I don't find moderation possible either, and god knows I tried. Well, I say that, but with hindsight I'm not so sure. I wanted to be free of the health issues I knew I was storing up, not to have The Fear, and not to make an idiot of myself, but I also wanted to knock back a bottle or two of wine most nights. The Holy Grail was a way to make this possible, which of course it isn't. I tried various regimes, each one barmier than the last, including:
*No wine if you had some the night before. Except if you have guests, as hospitality is important, and it would be rude to let them drink alone.
*Only with food. But snacks count as food, so wine and crisps with a side order of chocolate is just fine.
*Pour away the first glass (the daftest one of the lot). Obviously not from the second bottle though - have you seen the price of decent wine?
*Only drinking in company. But someone on the end of the phone is company, right? As are virtual friends online.

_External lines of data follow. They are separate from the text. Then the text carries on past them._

File: src/rtl/count_seq_ctrl_if.sv
// Counter bundle between count_seq_ctrl (master) and the shared loadable up-counter (slave).
interface count_ifc #(
  parameter int W = 4
) ();
  logic [W-1:0] Q;
  logic [W-1:0] P;
  logic         Load;
  logic         Enable;
  logic         MR;

  modport master (input Q, output P, Load, Enable, MR);
  modport slave  (input P, Load, Enable, MR, output Q);
endinterface

File: src/rtl/count_seq_ctrl.sv
// Two-requester scheduler/sequencer for the shared up-counter on count_ifc.
// Build option: define COUNT_SEQ_CTRL_FIXED_PRIO_EN to make requester 0 always win a tie.
//
// state | meaning
// IDLE  | waiting for a request; arbitrates and captures the start value
// LOAD  | drives Load/P with the captured value, pulses gnt[owner]
// RUN   | counts while Q != LIMIT
// DONE  | pulses done[owner] and clears the counter through MR
module count_seq_ctrl #(
  parameter int           W     = 4,
  parameter logic [W-1:0] LIMIT = {W{1'b1}}
) (
  input  logic         CLK,
  input  logic         MR_n,
  input  logic [1:0]   req,
  input  logic [W-1:0] start0,
  input  logic [W-1:0] start1,
  output logic [1:0]   gnt,
  output logic [1:0]   done,
  output logic         busy,
  count_ifc.master     cnt
);

  typedef enum logic [1:0] {
    S_IDLE = 2'd0,
    S_LOAD = 2'd1,
    S_RUN  = 2'd2,
    S_DONE = 2'd3
  } state_t;

  state_t       state_q, state_d;
  logic         owner_q, owner_d;
  logic [W-1:0] val_q,   val_d;
  logic         win;
`ifndef COUNT_SEQ_CTRL_FIXED_PRIO_EN
  logic         last_q,  last_d;
`endif

  always_ff @(posedge CLK or negedge MR_n) begin
    if (!MR_n) begin
      state_q <= S_IDLE;
      owner_q <= 1'b0;
      val_q   <= '0;
`ifndef COUNT_SEQ_CTRL_FIXED_PRIO_EN
      last_q  <= 1'b1;
`endif
    end else begin
      state_q <= state_d;
      owner_q <= owner_d;
      val_q   <= val_d;
`ifndef COUNT_SEQ_CTRL_FIXED_PRIO_EN
      last_q  <= last_d;
`endif
    end
  end

  always_comb begin
    win = 1'b0;
    if (req == 2'b10) begin
      win = 1'b1;
    end else if (req == 2'b11) begin
`ifdef COUNT_SEQ_CTRL_FIXED_PRIO_EN
      win = 1'b0;
`else
      win = ~last_q;
`endif
    end
  end

  always_comb begin
    state_d    = state_q;
    owner_d    = owner_q;
    val_d      = val_q;
`ifndef COUNT_SEQ_CTRL_FIXED_PRIO_EN
    last_d     = last_q;
`endif
    gnt        = 2'b00;
    done       = 2'b00;
    busy       = (state_q != S_IDLE);
    cnt.P      = val_q;
    cnt.Load   = 1'b0;
    cnt.Enable = 1'b0;
    cnt.MR     = 1'b0;

    unique case (state_q)
      S_IDLE: begin
        if (req != 2'b00) begin
          owner_d = win;
          val_d   = win ? start1 : start0;
`ifndef COUNT_SEQ_CTRL_FIXED_PRIO_EN
          last_d  = win;
`endif
          state_d = S_LOAD;
        end
      end
      S_LOAD: begin
        cnt.Load = 1'b1;
        gnt      = owner_q ? 2'b10 : 2'b01;
        state_d  = S_RUN;
      end
      S_RUN: begin
        // Enable is the only path from Q into the outputs
        cnt.Enable = (cnt.Q != LIMIT);
        if (cnt.Q == LIMIT) state_d = S_DONE;
      end
      S_DONE: begin
        done    = owner_q ? 2'b10 : 2'b01;
        cnt.MR  = 1'b1;
        state_d = S_IDLE;
      end
      default: state_d = S_IDLE;
    endcase
  end

endmodule
File: src/flat_wrapper.sv
// flat-port wrapper written by rule: the top's interface ports become plain ports
module count_seq_ctrl_flat 
#(
  parameter int           W     = 4,
  parameter logic [W-1:0] LIMIT = {W{1'b1}}
)
  (CLK, MR_n, req, start0, start1, gnt, done, busy, cnt_Q, cnt_P, cnt_Load, cnt_Enable, cnt_MR);
  count_ifc #(.W(W)) cnt_i ();
  input  logic CLK;
  input  logic MR_n;
  input  logic [1:0] req;
  input  logic [W-1:0] start0;
  input  logic [W-1:0] start1;
  output logic [1:0] gnt;
  output logic [1:0] done;
  output logic busy;
  input wire logic [$bits(cnt_i.Q)-1:0] cnt_Q;
  output wire logic [$bits(cnt_i.P)-1:0] cnt_P;
  output wire logic [$bits(cnt_i.Load)-1:0] cnt_Load;
  output wire logic [$bits(cnt_i.Enable)-1:0] cnt_Enable;
  output wire logic [$bits(cnt_i.MR)-1:0] cnt_MR;
  assign cnt_i.Q = cnt_Q;
  assign cnt_P = cnt_i.P;
  assign cnt_Load = cnt_i.Load;
  assign cnt_Enable = cnt_i.Enable;
  assign cnt_MR = cnt_i.MR;
  count_seq_ctrl #(.W(W), .LIMIT(LIMIT)) u_core (.CLK(CLK), .MR_n(MR_n), .req(req), .start0(start0), .start1(start1), .gnt(gnt), .done(done), .busy(busy), .cnt(cnt_i));
endmodule
File: config.mk
export PLATFORM = sky130hd
export DESIGN_NAME = count_seq_ctrl_flat
export DESIGN_NICKNAME = d
export VERILOG_FILES = /design/src/rtl/count_seq_ctrl_if.sv /design/src/rtl/count_seq_ctrl.sv /design/src/flat_wrapper.sv
export SDC_FILE = /design/constraint.sdc
export NUM_CORES = 1
export LEC_CHECK = 0
export ABC_CLOCK_PERIOD_IN_PS = 1700
export BUFFER_PORTS_ARGS = -buffer_cell sky130_fd_sc_hd__buf_2
export CORE_AREA = 10 10 47 49
export DETAILED_ROUTE_END_ITERATION = 16
export DIE_AREA = 0 0 57 59
export PLACE_DENSITY = 0.73
export SETUP_SLACK_MARGIN = 0.15
export SLEW_MARGIN = 30
export SYNTH_ARGS = -nofsm -noshare
export SYNTH_HDL_FRONTEND = slang
export SYNTH_SLANG_ARGS = --single-unit
File: constraint.sdc
create_clock -name CLK -period 1.7 [get_ports CLK]
set_input_delay 0.085 -clock CLK [delete_from_list [all_inputs] [get_ports CLK]]
set_output_delay 0.085 -clock CLK [all_outputs]
set_load 0.005 [all_outputs]
Word level (Yosys, flattened, before mapping)
Cells that the tools add are included.
{"block": "totals", "reg_bits": 8, "output_inout_bits": 12}
{"block": "classes", "n_mux": 12, "reduce_logical": 5, "bitwise_logic": 1, "eq_ne": 9}
{"op": "two-way mux 2 bit", "n": 5}
{"op": "== test 2 bit (second input constant)", "n": 4}
{"op": "one-hot mux 2 bit (4 select lines)", "n": 1}
{"op": "two-way mux 1 bit", "n": 5}
{"op": "== test 4 bit (second input constant)", "n": 1}
{"op": "two-way mux 4 bit", "n": 1}
{"op": "!= test 2 x 1 -> 1 bit (second input constant)", "n": 2}
{"op": "!= test 4 bit (second input constant)", "n": 1}
{"op": "AND reduction 2 bit", "n": 2}
{"op": "nonzero test 2 bit", "n": 2}
{"op": "== test 2 x 1 -> 1 bit (second input constant)", "n": 1}
{"op": "logical NOT 2 bit", "n": 1}
{"op": "NOT 1 bit", "n": 1}

Logic depth before layout (Yosys ltp)
Gate-level depths: netlist (run 1).
{"block": "depth", "word_depth": 4, "mapped_depth": 5, "depth_no_buf": 5}

Worst setup path after synthesis (run 1)
Ideal clock, no wire load.
{"block": "synth_path", "path_type": "reg2reg", "startpoint": "register u_core.state_q[0]", "endpoint": "register u_core.state_q[1]", "path_stages_with_launch": 6, "required_ns": 1.575, "setup_time_ns": 0.125, "arrival_time_ns": 1.272, "synth_period_minus_slack_ns": 1.397, "path_slack_ns": 0.303, "path_cell_list": "dfrtp_1 -> inv_1 -> ha_1 -> nor3b_2 -> a21oi_2 -> mux2_4"}
{"block": "synth_between", "elab_chain_cells": 3, "elab_cells_between_ends": 8}
{"element": "start, declared", "line": "count_seq_ctrl.sv:31", "source": "state_t state_q, state_d;"}
{"element": "start signal, assigned", "line": "count_seq_ctrl.sv:48", "source": "state_q <= state_d;"}
{"element": "== test 2 bit / logical NOT 2 bit (equally long branches)", "line": "count_seq_ctrl.sv:85", "source": "unique case (state_q)"}
{"element": "!= test 2 x 1 -> 1 bit (no line)"}
{"element": "AND reduction 2 bit (no line)"}
Several ways; a longest one is shown, not always the timed one.
A chain may end at the register's enable or synchronous reset.

Final worst setup path (run 1)
{"block": "layout_path", "startpoint": "register u_core.state_q[1]", "endpoint": "register u_core.state_q[1]"}
The elaborated chain is that of the path after synthesis.

==> summary.md, run 1 <==
| Metric | Value |
|---|---|
| Max cap viols | `0` |
| Slew headroom | `61.1%` |
| DRC violations left | `0` |
| Net Count, Synth | `66` |
| Gate Count Post-Synth | `45` |
| Detailed Route Iter0 Violations | `6` |
| Dominant synthesized flop cell | `dfrtp_1` |
| Die area | `3360 µm²` |
| Share of cells above drive strength 1 | `46.8%` |
| Worst-Margin Slew | `0.580 ns` |
| Critical Path AT | `1.57 ns` |
| Placed cells | `87` |
| CTS max path bufs | `2` |
| Drt total wl | `1.28 mm` |
| Grt total ovfl | `0` |
| # diodes | `0` |
| Slowest-stage cell, CP | `dfrtp_1` |
| Final Setup Violations | `0` |
| Count of non-filler cells in the finished layout | `93` |
| Worst-path clk slew | `0.06 ns` |
| Buffers on Ports | `27` |
| Yosys Warn Count | `0` |
| Global-route wire length before repair | `2.11 mm` |
| Tcrit/Tclk final | `83.4%` |
| Pin count of the biggest net entering global routing | `10` |
| TritonCTS clock tree | `yes` |
| Area growth, synth to finish | `43.0%` |
| Max FO, Critical Path | `5` |
| Filler Cell Count | `143` |
| Worst IR Drop VDD | `0.000724 V` |
| Achievable Freq | `705 MHz` |
| Count leader, synth | `dfrtp_1` |
| H-tree depth | `1` |
| WL/cell | `13.8 µm` |
| Fin crit period | `1.42 ns` |
| Type of the tightest min-delay check | `in -> reg` |
| Via count | `453` |
| Post-Place Worst Slack | `0.183 ns` |
| Sink Count | `8` |
| Clk root buf | `clkbuf_4` |
| Post-Syn Area per Cell | `10.7 µm²` |
| IO Count | `28` |
| Outcome | `finished clean` |
| Ys async rst share | `100%` |
| Setup tns final | `0 ns` |
| Crit. End Element | `flip-flop` |
| Vias per cell | `4.87` |
| Critical Path RT | `1.85 ns` |
| Clk_lat worst skew | `0.26 ns` |
| Final WS setup | `0.283 ns` |
| Vias in the first global route | `477` |
| Unrepaired setup endpoints after global routing | `false` |
| Mapped Area | `480 µm²` |
| Top post-synthesis cells by area | `dfrtp_1 36%, ha_1 13%, mux2i_1 8.3%, dfstp_2 5.5%, o21ai_1 5.2%` |
| # rows | `14` |
| Cell Pwr Density | `1650 nW/µm²` |
| Worst setup path class | `reg -> reg` |
| Top cells by count, synth | `7 x dfrtp_1, 5 x ha_1, 5 x nand2_1, 5 x o21ai_1, 4 x mux2i_1` |
| Area leader, netlist | `dfrtp_1` |
| Seq/Total Area, Yosys | `41.9%` |
| Crit-path cells | `inv_1 -> ha_4 -> nor3b_4 -> a21oi_2 -> mux2_4` |
| Max-slew violation count | `0` |
| Fin Clk Skew | `0.00946 ns` |
| GRT Total Usage | `7.80%` |
| Routability cong. | `0.801` |
| Layout Nets | `99` |
| Die X | `57 µm` |
| Post-synth top area share | `36.5%` |
| Initial antenna violation count | `0` |
| Pleak | `0.379 nW` |
| Nature of the critical path startpoint | `flip-flop` |
| Final ANT Viol Nets | `0` |
| #FFs+latches synth | `8` |
| Post-synth cell types | `19` |
| Die Ht | `59 µm` |
| Final instance area | `687 µm²` |
| Number of synthesized flops with an enable pin | `0` |
| CTS Buf Count | `3` |
| Placed inst area | `624 µm²` |
| Post-layout util | `49.0%` |
| DP HPWL | `1.04 mm` |
| Core area | `1400 µm²` |
| CP max stage delay | `0.39 ns` |
| Final count of hold timing violations | `0` |
| Drt first pass iters | `4` |
| Starting Density | `34.3%` |
-- layout make-up --
type,count,area (µm²),area share (%)
Clock buffer,4,26.3,3.83
Sequential cell,8,201,29.3
Multi-Input combinational cell,33,275,40.1
Timing Repair Buffer,29,153,22.2
Inverter,3,11.3,1.64
Tap cell,16,20.0,2.91
-- power by group --
part           switching [mW]  internal (mW)  total [mW]
logic                   0.288          0.325       0.613
registers              0.0621          0.297       0.359
clock network          0.0703         0.0901       0.160
total                   0.421          0.712        1.13
-- sequential cells by signal (all words and copies together) (netlist names) --
signal	cells
u_core.cnt.P	4
u_core.state_q	2
u_core.last_q	1
u_core.owner_q	1
-- through the flow --
stage	hold slack (ns)	power, mW
final	0.0671	1.13
after CTS	0.0311	1.10
after floorplan	-0.211	0.713
after global placement	-0.0610	0.902
after detailed placement	-0.0599	0.925
after global routing	0.0577	1.27
-- critical path, delay by kind of cell (launching register included) --
| family | cells | cell delay [ns] |
|---|---|---|
| AO/OA/AOI/OAI | 1 | 0.15 |
| adder cells (fa/ha/maj) | 1 | 0.19 |
| buffers and inverters | 1 | 0.11 |
| flip-flops | 1 | 0.39 |
| multiplexers | 1 | 0.31 |
| AND/OR/NAND/NOR | 1 | 0.15 |
-- routing by layer --
metal,part of all wire (%),global-route usage [%],vias to the layer above
li1,-,-,219
met1,42,8.63,206
met2,46,11.3,24
met3,9.9,4.94,4
met4,1.6,4.03,0
met5,0,0,-
-- worst paths after layout --
| kind | cells after the start | startpoint | endpoint | slack, ns |
|---|---|---|---|---|
| min in group asynchronous | 2 | MR_n | u_core.owner_q | 0.21 |
| min reg2reg | 2 | u_core.cnt.P[3] | u_core.cnt.P[3] | 0.49 |
| max reg2reg | 5 | u_core.state_q[1] | u_core.state_q[1] | 0.28 |
| max in group asynchronous | 2 | MR_n | u_core.last_q | 1.24 |
| max | 5 | u_core.state_q[1] | u_core.state_q[1] | 0.28 |
| min | 2 | req[0] | u_core.last_q | 0.07 |
-- placed cells by master, fill, tap and decap left out --
cell           netlist  routed
nor3b_4              0       1
mux2_4               1       1
a31oi_1              1       1
clkbuf_4             0       3
clkbuf_1             0       1
buf_2                0      27
nand4_1              1       1
a21oi_1              1       1
o32a_1               1       1
a21oi_2              1       1
o21ai_0              1       1
o21ai_1              5       5
inv_1                3       3
buf_4                0       1
nor2b_1              2       2
dfstp_2              1       1
and2_1               3       3
dfrtp_1              7       7
a21bo_1              1       1
mux2i_1              4       4
nand2_1              5       5
ha_1                 5       4
dlygate4sd3_1        0       1
ha_4                 0       1
-- cells by family (layout without fill, tap and decap cells) --
kind of cell / count (synthesis) / count (layout) / synth area share, %
and+or+nand+nor: 12 / 12 / 14.3
AOI/OAI and AO/OA: 11 / 11 / 14.6
DFF: 8 / 8 / 41.9
adders and majority gates: 5 / 5 / 13.0
muxes: 5 / 5 / 11.5
buffers and inverters: 4 / 36 / 4.69
-- what timing repair did --
item / in CTS / in global routing
buffers inserted: 0 / 1
setup endpoints to repair: 0 / 2
hold buffers: 1 / 0
hold endpoints to repair: 8 / 0
gates resized for setup: 0 / 3
(Power assumes the default switching activity.)
==> run 2, diff against run 1 <==
Settings changed: ABC_CLOCK_PERIOD_IN_PS 1700 to 1200, CORE_AREA 10 10 47 49 to unset, CORE_MARGIN set to 10, CORE_UTILIZATION set to 36, DIE_AREA 0 0 57 59 to unset, PLACE_DENSITY 0.73 to 0.76.
Clock period 1.7 ns to 1.2 ns, I/O delays scaled along.
==> run 2 against run 1 <==
  * Clock skew shrank 0.00092 ns
  * The flow now finishes with violations (setup timing)
  * Clock power grew 41%
  * Total power grew 86%
  * Global-route usage grew 0.62 points
  * Largest cell class unchanged
  * Count of clock-buffer cells in the layout is the same
==> summary.md, run 2 (synthesis results as in run 1) <==
| Metric | Value |
|---|---|
| Max-slew violation count | `0 (unchanged)` |
| Share of cells above drive strength 1 | `63.2% (was 46.8%)` |
| CTS max path bufs | `2 (unchanged)` |
| Critical Path RT | `1.35 ns (was 1.85 ns)` |
| Clk_lat worst skew | `0.26 ns (about the same)` |
| Die Ht | `56.5 µm (was 59 µm)` |
| # diodes | `0 (unchanged)` |
| Worst setup path class | `reg -> reg (unchanged)` |
| Vias per cell | `4.65 (was 4.87)` |
| Drt first pass iters | `1 (was 4)` |
| Starting Density | `37.4% (was 34.3%)` |
| Final WS setup | `-0.117 ns (was 0.283 ns)` |
| TritonCTS clock tree | `yes (unchanged)` |
| Placed cells | `92 (was 87)` |
| Post-layout util | `65.7% (was 49.0%)` |
| Pin count of the biggest net entering global routing | `9 (was 10)` |
| Vias in the first global route | `548 (was 477)` |
| Max FFs per register | `4 (unchanged)` |
| Worst-path clk slew | `0.06 ns (about the same)` |
| Global-route wire length before repair | `2.18 mm (was 2.11 mm)` |
| Final instance area | `845 µm² (was 687 µm²)` |
| CTS Buf Count | `3 (unchanged)` |
| Core area | `1280 µm² (was 1400 µm²)` |
| Via count | `474 (was 453)` |
| DP HPWL | `1.07 mm (was 1.04 mm)` |
| H-tree depth | `1 (unchanged)` |
| Cell Pwr Density | `2490 nW/µm² (was 1650 nW/µm²)` |
| GRT Total Usage | `8.42% (was 7.80%)` |
| Fin crit period | `1.32 ns (was 1.42 ns)` |
| Buffers on Ports | `27 (unchanged)` |
| Fin Clk Skew | `0.00854 ns (was 0.00946 ns)` |
| Pleak | `0.438 nW (was 0.379 nW)` |
| Total Power | `2.10 mW (was 1.13 mW)` |
| Nature of the critical path startpoint | `flip-flop (unchanged)` |
| Violated checks | `setup timing` |
| Crit. End Element | `flip-flop (unchanged)` |
| Most frequent cells in the layout | `24 x buf_2, 7 x buf_6, 7 x buf_4, 6 x dfrtp_1 (was 27 x buf_2, 7 x dfrtp_1, 5 x o21ai_1, 5 x nand2_1)` |
| Worst IR Drop VDD | `0.00128 V (was 0.000724 V)` |
| Setup tns final | `-1.08 ns (was 0 ns)` |
| Slew headroom | `84.1% (was 61.1%)` |
| Placed inst area | `687 µm² (was 624 µm²)` |
| Worst-Margin Slew | `0.239 ns (was 0.580 ns)` |
| FF/Latch Area | `203 µm² (was 201 µm²)` |
| Die X | `56.5 µm (was 57 µm)` |
| WL/cell | `14.5 µm (was 13.8 µm)` |
| Area growth, synth to finish | `75.8% (was 43.0%)` |
| Critical Path AT | `1.46 ns (was 1.57 ns)` |
| Layout Nets | `109 (was 99)` |
| Grt total ovfl | `0 (unchanged)` |
| Unrepaired setup endpoints after global routing | `true (was false)` |
| Final count of hold timing violations | `0 (unchanged)` |
| Detailed Route Iter0 Violations | `0 (was 6)` |
| Clk root buf | `clkbuf_4 (unchanged)` |
| Outcome | `finished, violations left (was finished clean)` |
| Routability cong. | `0.772 (was 0.801)` |
| Die area | `3200 µm² (was 3360 µm²)` |
| Slowest-stage cell, CP | `dfrtp_2 (was dfrtp_1)` |
| DRC violations left | `0 (unchanged)` |
| CP max stage delay | `0.39 ns (about the same)` |
| Post-Place Worst Slack | `-0.133 ns (was 0.183 ns)` |
| Achievable Freq | `759 MHz (was 705 MHz)` |
| Initial antenna violation count | `0 (unchanged)` |
| Crit-path cells | `inv_2 -> ha_4 -> nor3b_4 -> a21oi_2 -> mux2_4 (was inv_1 -> ha_4 -> nor3b_4 -> a21oi_2 -> mux2_4)` |
| Final Setup Violations | `13 (was 0)` |
| Count of non-filler cells in the finished layout | `102 (was 93)` |
| Filler Cell Count | `103 (was 143)` |
| Most common cell after layout, fill and taps aside | `buf_2 (unchanged)` |
| Worst hold slack | `0.0528 ns (was 0.0671 ns)` |
| Max cap viols | `0 (unchanged)` |
| Drt total wl | `1.48 mm (was 1.28 mm)` |
| Type of the tightest min-delay check | `in -> reg (unchanged)` |
| # rows | `13 (was 14)` |
| Sink Count | `8 (unchanged)` |
| Multi-input logic area | `324 µm² (was 275 µm²)` |
| Tcrit/Tclk final | `110% (was 83.4%)` |
| Max FO, Critical Path | `3 (was 5)` |
| IO Count | `28 (unchanged)` |
| Final ANT Viol Nets | `0 (unchanged)` |
==> run 2: cell count changes in the layout (fill, tap and decap cells not counted) <==
cell	change
nor2b_4	+1
ha_4	+3
inv_2	+3
buf_2	-3
buf_6	+7
o21ai_2	+1
buf_4	+6
dfrtp_1	-1
dfrtp_2	+1
nor2b_1	-1
inv_1	-3
o21ai_0	-1
ha_1	-3
==> run 2: routing by layer <==
layer  part of all wire [%]  global-route usage [%]
met5                      0                       0
met4                   0.94                    4.12
met3                    9.6                    5.84
met2                     58                    16.0
met1                     32                    5.95
==> run 2: what timing repair did <==
action | CTS | global route
gates cloned | 0 | 0
endpoints found under the setup margin | 15 | 16
hold buffers | 1 | 0
pin swaps | 3 | 0
buffers inserted | 2 | 3
resized for setup | 10 | 8
hold endpoints to repair | 8 | 0
==> run 2: path summary, 6_finish.rpt <==
path | to | slack (ns) | from | cells past startpoint
worst min register to register | u_core.cnt.P[1] | 0.48 | u_core.cnt.P[1] | 2
worst max register to register | u_core.state_q[1] | -0.12 | u_core.state_q[1] | 5
min in group asynchronous | u_core.cnt.P[1] | 0.19 | MR_n | 2
worst max-delay path | u_core.state_q[1] | -0.12 | u_core.state_q[1] | 5
max in group asynchronous | u_core.last_q | 0.75 | MR_n | 2
worst min-delay path | u_core.last_q | 0.05 | req[0] | 2
==> run 2: layout make-up <==
class | instances | share of cell area (%)
clock buffers | 4 | 3.11
inverters | 3 | 1.33
multi-input cells | 33 | 38.4
flip-flops and latches | 8 | 24.0
well taps | 15 | 2.22
repair buffers | 39 | 31.0
==> run 2: critical path: cells and delay by family (launching register included) <==
| family | cells | cell delay [ns] |
|---|---|---|
| buffers and inverters | 1 | 0.06 |
| adder cells (fa/ha/maj) | 1 | 0.15 |
| flip-flops | 1 | 0.39 |
| AO/OA/AOI/OAI | 1 | 0.14 |
| multiplexers | 1 | 0.31 |
| AND/OR/NAND/NOR | 1 | 0.15 |
==> run 2: where the power goes <==
part / total [mW] / internal [mW] / switching, mW
logic: 1.35 / 0.795 / 0.557
clock network: 0.226 / 0.128 / 0.0984
registers: 0.527 / 0.425 / 0.103
total: 2.10 / 1.35 / 0.758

Telling myself that I had a system excused so much. Like going to Weight Watchers but eating pies and chocolate cake between meetings, it meant I was trying, and it wasn't my fault if the regimes didn't work, was it? I had years of that nonsense, recording intake like Bridget Jones, fiddling with figures so that my average number of units dropped (eg averaging over different numbers of days), fooling myself all the time.
I didn't post on here when I stopped, but I found my tribe in Bright Eye (it folded, so no point in looking for it now). They had an odd system where only Admin could start threads, so some had thousands of pages and were very clunky, but what I liked was that there was a progression through the ranks for abstainers. Day 1 had its own thread, as did 30 days, 90 days, 6 months etc etc, so you more or less stayed with the same people as you all 'moved up' to the next one, and you got to know them, as we do on here. It was an incentive not to drink. Except of course that nothing could be proved, and sometimes it was blindingly obvious that someone was plastered but didn't want to admit it, and the ethos was one of 'as long as you're trying it's ok'. Which is ok in a way - I can't see the point in booting someone back to first base after a year because they had a few drinks one night - but when people did it regularly it took away the incentive to abstain so you could stay with your threadmates.
The thread for the first month and some of the moderation threads went round in circles, as people fell off the wagon and started again every couple of days, with lots of hugs and 'we get it's. I'm sure that some people did it for the attention if they were feeling low, as there's not as much to say to someone who's clinging on after three weeks or so, but they got reassurance when they confessed to a relapse. It just seemed counter-productive to me. Seriously, people were on there for years, every time saying that this was it, but then giving up every week. It set the tone for the threads, and I think they did more harm than good, as people found drinking buddies as opposed to sober support. If anyone said so, however, they were pounced on and told they were draconian, and didn't they know how hard it is to get through the first 3 months? Er yes - but it's even harder when people keep telling you that a bottle of wine every couple of nights is ok if you just get back on the horse the next day and start again.
It's hard to get the balance right, isn't it? Sometimes people have to try to moderate to find out that they can't, but if they've had months or years of sobriety they are not in the same boat as someone who is genuinely starting out. Also, we could all tell lies - we take what others say on trust, which is all we can do. Sorry, I'm waffling😂. I'll shut up now.